[Supplied information]

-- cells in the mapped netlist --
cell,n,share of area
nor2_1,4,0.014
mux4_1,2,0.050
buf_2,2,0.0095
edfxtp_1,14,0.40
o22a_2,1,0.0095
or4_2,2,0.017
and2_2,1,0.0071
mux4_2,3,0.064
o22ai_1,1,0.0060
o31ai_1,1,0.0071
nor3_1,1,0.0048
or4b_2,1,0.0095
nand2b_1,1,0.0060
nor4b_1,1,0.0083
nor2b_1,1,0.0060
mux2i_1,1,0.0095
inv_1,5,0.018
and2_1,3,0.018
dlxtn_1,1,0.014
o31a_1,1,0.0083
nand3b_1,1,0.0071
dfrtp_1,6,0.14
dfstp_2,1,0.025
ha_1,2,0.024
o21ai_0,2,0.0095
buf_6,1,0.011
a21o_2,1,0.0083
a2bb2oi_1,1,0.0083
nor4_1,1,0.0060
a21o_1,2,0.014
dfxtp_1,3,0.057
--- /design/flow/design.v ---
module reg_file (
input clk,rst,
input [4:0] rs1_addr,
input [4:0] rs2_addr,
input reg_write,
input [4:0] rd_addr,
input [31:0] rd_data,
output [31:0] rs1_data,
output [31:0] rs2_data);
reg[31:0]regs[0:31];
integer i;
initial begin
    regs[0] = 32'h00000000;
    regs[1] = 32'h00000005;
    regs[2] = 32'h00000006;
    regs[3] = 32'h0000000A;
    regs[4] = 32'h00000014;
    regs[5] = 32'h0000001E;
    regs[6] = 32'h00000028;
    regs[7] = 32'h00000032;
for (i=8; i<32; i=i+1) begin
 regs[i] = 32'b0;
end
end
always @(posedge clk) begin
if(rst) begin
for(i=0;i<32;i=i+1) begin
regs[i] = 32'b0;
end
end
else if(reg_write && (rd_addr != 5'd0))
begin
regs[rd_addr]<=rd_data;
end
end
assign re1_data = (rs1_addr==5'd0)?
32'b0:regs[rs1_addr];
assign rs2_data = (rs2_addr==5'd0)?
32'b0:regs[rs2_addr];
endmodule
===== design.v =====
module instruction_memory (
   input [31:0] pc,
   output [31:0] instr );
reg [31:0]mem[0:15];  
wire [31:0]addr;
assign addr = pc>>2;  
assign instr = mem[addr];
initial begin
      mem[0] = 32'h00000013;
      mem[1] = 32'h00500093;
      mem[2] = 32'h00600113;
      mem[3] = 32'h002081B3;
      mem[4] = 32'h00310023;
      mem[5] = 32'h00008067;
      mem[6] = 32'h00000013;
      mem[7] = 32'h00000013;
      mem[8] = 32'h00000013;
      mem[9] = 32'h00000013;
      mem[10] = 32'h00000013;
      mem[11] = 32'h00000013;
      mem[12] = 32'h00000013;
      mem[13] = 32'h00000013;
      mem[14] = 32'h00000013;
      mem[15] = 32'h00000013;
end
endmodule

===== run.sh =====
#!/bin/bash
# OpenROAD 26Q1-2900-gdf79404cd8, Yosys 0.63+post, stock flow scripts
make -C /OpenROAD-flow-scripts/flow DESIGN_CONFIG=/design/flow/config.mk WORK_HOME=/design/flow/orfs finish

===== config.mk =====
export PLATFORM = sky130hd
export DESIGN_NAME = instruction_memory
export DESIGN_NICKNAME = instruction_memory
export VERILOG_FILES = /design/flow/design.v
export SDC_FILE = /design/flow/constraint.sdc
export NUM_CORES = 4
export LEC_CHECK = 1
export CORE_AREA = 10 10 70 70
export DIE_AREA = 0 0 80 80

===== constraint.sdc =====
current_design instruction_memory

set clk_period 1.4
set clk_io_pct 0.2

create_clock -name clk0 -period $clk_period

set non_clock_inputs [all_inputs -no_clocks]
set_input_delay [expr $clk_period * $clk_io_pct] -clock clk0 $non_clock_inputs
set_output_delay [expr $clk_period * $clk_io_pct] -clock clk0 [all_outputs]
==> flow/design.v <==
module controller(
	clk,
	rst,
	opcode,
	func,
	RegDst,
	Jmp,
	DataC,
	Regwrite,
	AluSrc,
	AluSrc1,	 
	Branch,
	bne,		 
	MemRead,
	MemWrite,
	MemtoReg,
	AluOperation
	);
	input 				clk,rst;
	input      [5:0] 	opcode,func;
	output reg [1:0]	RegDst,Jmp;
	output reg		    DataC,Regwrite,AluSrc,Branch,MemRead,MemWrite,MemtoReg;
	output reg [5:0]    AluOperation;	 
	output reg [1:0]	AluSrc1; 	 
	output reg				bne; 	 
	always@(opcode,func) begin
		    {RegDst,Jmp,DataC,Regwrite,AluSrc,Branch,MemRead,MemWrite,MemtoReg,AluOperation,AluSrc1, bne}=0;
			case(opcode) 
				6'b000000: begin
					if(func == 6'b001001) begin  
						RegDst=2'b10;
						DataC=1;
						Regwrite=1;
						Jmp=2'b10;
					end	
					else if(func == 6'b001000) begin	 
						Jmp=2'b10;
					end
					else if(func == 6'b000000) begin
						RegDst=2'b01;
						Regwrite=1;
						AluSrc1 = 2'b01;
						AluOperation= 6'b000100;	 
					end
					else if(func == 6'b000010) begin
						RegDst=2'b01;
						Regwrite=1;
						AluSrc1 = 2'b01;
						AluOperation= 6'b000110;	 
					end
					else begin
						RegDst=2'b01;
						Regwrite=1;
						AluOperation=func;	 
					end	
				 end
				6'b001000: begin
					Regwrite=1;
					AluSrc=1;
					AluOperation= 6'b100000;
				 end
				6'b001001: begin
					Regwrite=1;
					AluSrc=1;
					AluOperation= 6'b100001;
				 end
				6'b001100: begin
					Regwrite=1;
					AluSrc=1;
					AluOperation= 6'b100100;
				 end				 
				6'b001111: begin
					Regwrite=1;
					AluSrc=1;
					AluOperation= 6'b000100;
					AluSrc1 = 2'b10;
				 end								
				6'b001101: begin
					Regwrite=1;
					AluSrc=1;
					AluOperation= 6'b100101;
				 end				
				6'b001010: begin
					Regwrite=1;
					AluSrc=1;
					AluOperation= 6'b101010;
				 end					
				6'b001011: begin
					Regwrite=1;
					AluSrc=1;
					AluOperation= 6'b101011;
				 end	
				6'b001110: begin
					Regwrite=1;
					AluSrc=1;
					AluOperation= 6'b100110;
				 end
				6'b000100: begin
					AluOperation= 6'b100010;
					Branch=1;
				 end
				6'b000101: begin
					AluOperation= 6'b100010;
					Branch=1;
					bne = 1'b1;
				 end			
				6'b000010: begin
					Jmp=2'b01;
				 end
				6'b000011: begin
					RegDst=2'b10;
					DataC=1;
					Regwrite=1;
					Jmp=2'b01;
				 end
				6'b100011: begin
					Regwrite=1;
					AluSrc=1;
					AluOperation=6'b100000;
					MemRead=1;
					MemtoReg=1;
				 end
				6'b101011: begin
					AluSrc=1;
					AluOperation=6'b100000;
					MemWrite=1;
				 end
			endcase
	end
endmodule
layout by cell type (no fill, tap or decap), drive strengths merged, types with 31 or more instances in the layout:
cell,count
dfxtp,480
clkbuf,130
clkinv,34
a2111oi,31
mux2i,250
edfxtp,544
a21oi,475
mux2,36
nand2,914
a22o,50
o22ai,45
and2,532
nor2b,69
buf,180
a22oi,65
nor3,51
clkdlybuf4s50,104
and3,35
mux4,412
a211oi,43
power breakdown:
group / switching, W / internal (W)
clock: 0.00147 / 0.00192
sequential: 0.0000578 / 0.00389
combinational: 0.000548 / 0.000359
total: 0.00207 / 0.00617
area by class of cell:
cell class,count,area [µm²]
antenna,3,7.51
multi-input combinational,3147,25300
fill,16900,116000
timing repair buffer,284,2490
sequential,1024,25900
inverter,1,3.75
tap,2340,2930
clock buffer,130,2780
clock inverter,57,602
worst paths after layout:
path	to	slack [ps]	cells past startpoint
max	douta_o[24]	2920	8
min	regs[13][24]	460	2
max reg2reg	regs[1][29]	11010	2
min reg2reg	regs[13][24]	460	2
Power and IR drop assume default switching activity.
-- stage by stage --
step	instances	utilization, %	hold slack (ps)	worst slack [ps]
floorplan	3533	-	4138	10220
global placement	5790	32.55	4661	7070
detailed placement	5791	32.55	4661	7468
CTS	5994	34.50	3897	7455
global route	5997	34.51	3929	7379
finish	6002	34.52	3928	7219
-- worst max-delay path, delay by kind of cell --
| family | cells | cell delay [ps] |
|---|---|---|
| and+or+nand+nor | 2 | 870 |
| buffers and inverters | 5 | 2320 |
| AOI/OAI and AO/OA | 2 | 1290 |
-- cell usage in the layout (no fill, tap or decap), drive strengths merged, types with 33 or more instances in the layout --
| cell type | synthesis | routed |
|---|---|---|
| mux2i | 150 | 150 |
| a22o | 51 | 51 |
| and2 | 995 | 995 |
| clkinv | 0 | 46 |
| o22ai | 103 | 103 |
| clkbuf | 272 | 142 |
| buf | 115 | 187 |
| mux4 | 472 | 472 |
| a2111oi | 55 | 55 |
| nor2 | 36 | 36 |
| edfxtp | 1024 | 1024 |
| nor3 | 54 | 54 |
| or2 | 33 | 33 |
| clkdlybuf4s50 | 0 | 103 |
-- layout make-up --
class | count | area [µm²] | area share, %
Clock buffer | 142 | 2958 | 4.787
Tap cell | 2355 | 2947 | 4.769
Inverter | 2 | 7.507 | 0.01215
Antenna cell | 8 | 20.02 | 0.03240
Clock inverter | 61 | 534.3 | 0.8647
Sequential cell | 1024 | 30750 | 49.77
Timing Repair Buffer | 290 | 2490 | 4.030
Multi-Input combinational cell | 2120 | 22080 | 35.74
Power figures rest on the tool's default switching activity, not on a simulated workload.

[/Supplied information]

What to do - Using the data above, show each line where "global" occurs.

Solution to the exercise -
global placement	5790	32.55	4661	7070
global route	5997	34.51	3929	7379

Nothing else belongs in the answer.